Task prompt:
Below are some records; find each line that carries the word "ideal" and copy it.
━━━━━ Available records
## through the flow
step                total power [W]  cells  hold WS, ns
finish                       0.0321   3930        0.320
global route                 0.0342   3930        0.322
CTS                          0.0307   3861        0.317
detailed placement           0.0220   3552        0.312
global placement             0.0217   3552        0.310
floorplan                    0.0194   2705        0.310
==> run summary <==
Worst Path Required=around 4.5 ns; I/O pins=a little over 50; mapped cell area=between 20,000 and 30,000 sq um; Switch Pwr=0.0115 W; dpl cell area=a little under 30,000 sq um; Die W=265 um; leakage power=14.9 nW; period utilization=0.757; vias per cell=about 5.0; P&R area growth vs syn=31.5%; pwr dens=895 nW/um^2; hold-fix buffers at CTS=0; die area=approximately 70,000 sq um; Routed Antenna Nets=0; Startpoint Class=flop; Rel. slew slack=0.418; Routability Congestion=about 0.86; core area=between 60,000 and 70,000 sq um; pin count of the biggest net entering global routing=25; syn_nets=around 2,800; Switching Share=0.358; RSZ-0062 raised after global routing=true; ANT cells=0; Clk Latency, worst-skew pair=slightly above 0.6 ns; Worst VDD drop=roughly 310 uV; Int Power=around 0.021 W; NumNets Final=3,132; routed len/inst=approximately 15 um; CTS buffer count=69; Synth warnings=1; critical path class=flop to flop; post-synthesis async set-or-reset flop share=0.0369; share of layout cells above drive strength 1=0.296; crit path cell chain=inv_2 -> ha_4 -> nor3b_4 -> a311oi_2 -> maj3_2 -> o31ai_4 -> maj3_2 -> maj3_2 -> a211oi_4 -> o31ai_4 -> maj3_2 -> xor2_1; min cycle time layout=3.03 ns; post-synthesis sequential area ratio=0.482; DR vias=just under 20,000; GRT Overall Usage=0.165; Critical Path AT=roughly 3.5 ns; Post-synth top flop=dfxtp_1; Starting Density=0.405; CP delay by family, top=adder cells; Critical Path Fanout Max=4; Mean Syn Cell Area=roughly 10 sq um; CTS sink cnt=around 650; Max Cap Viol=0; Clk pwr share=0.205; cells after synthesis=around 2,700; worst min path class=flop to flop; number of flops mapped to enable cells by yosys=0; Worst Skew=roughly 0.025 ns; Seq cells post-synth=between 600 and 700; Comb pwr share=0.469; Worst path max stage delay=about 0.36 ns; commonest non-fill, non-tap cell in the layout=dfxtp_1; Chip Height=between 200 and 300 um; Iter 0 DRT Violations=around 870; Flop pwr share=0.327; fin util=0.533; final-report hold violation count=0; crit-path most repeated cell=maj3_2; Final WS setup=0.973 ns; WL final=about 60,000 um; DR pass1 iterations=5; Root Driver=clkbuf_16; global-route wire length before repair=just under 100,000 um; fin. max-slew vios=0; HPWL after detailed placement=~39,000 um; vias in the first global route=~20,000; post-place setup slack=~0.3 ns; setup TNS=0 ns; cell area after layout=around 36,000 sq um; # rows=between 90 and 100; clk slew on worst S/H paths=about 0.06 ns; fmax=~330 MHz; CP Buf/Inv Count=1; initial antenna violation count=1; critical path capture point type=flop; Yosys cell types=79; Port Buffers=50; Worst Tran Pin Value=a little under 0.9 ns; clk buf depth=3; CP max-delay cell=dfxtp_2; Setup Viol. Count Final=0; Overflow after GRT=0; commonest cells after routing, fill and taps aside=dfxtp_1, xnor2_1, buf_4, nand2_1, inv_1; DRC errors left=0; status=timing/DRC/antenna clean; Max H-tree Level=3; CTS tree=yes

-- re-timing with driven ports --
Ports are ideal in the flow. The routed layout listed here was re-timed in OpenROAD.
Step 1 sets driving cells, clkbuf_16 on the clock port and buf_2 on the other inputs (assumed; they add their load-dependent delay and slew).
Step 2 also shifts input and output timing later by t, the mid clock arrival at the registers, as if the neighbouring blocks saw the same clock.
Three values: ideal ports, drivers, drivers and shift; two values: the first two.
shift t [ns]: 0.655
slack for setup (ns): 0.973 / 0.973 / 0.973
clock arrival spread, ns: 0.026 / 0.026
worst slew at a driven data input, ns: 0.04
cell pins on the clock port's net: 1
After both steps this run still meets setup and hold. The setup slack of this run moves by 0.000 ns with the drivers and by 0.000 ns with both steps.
This is an optimization exercise on Yosys and OpenROAD, whose aim is small area, a short achievable clock period and few clock cycles, not a production implementation. In this exercise RTL edits were held to simulation tests only and were not proved equivalent to the original.

==> flow/design.v (excerpt) <==
module rv32i_core (
    input  logic        clk,
    input  logic        rst_n,
    output logic [31:0] imem_addr,
    input  logic [31:0] imem_rdata,
    output logic [31:0] dmem_addr,
    output logic [3:0]  dmem_we,
    output logic [31:0] dmem_wdata,
    input  logic [31:0] dmem_rdata,
    output logic        halt
);
    localparam logic [4:0] LUI    = 5'b01101;
    localparam logic [4:0] AUIPC  = 5'b00101;
    localparam logic [4:0] JAL    = 5'b11011;
    localparam logic [4:0] JALR   = 5'b11001;
    localparam logic [4:0] BRANCH = 5'b11000;
    localparam logic [4:0] LOAD   = 5'b00000;
    localparam logic [4:0] STORE  = 5'b01000;
    localparam logic [4:0] OP_IMM = 5'b00100;
    localparam logic [4:0] OP     = 5'b01100;
    localparam logic [4:0] SYSTEM = 5'b11100;
    logic [31:2] pc_f;       
    logic        halt_r;
    logic [31:0] a_reg, op2x;
    logic [31:0] x_reg;      
    logic [4:0]  e_rd;
    logic        e_jalr, e_store, e_load, e_wb, e_sys, e_sub;
    logic        e_beq, e_blt, e_bltu, e_binv;
    logic        e_r_add, e_r_sl, e_r_sr, e_r_slt, e_r_sltu, e_r_xor, e_r_or, e_r_and, e_r_x;
    logic        e_sra, e_sb, e_sh;
    logic        e_lb, e_lh, e_lw, e_ld_s;
    logic        e_fa, e_fo, e_fx;    
    logic [31:0] m_res;      
    logic [31:0] m_wdata;
    logic [3:0]  m_we;
    logic [4:0]  m_rd;
    logic        m_wb, m_lb, m_lh, m_lw, m_ld_s;
    logic [31:0] fi;
    assign fi = imem_rdata;
    logic [4:0] f_op;
    logic [2:0] f_f3;
    logic [4:0] f_rd, rs1_f, rs2_f;
    assign f_op  = fi[6:2];
    assign f_f3  = fi[14:12];
    assign f_rd  = fi[11:7];
    assign rs1_f = fi[19:15];
    assign rs2_f = fi[24:20];
    logic f_lui, f_auipc, f_jal, f_jalr, f_br, f_load, f_store, f_opimm, f_op_r, f_sys, f_alu;
    assign f_lui   = (f_op == LUI);
    assign f_auipc = (f_op == AUIPC);
    assign f_jal   = (f_op == JAL);
  ...
Size in the first run: about 5000 cells after synthesis, roughly 1300 flip-flops, roughly 0.062 mm^2 of cells after synthesis.
clock: 11.0 ns
lec_check: 0
cap_margin: 20
core_margin: 2
core_utilization: 35
place_density: 0.55
slew_margin: 20
synth_hierarchical: 1
standard.sh (not shown) runs the stock make flow with config.mk's settings and CLKGATE_MAP_FILE= SYNTH_SCRIPT=/design/flow/synth_recipe.tcl, a recipe that flattens the netlist after the stock synthesis.
==> flow/flow/run.sh <==
#!/bin/bash
# Layout flow: the standard ORFS flow (standard.sh, unchanged synthesis and
# steps) with these changes:
#  - the port buffers are sky130_fd_sc_hd__buf_2 cells rather than the delay
#    cells buffer_ports picks by default;
#  - clock tree synthesis uses sky130_fd_sc_hd__clkbuf_16 only, clusters of up
#    to 20 sinks within 100 um, and adds no dummy loads (fewer clock buffers;
#    flip-flop clock slew stays near 100 ps);
set -uo pipefail
CTS="-sink_clustering_enable -repair_clock_nets -dont_use_dummy_load"
CTS="$CTS -buf_list sky130_fd_sc_hd__clkbuf_16 -sink_clustering_size 20 -sink_clustering_max_diameter 100"
if ! bash standard.sh "BUFFER_PORTS_ARGS=-buffer_cell sky130_fd_sc_hd__buf_2" "CTS_ARGS=$CTS" \
        "SETUP_SLACK_MARGIN=6.5" finish > orfs_flow.log 2>&1; then
    tail -40 orfs_flow.log
    exit 1
fi
The baseline completed without violations.
Testbench counts at the start, summed over its fixed seeds: cycles 39,729.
━━━━━━━━━━
Completed exercise:
Ports are ideal in the flow. The routed layout listed here was re-timed in OpenROAD.
Three values: ideal ports, drivers, drivers and shift; two values: the first two.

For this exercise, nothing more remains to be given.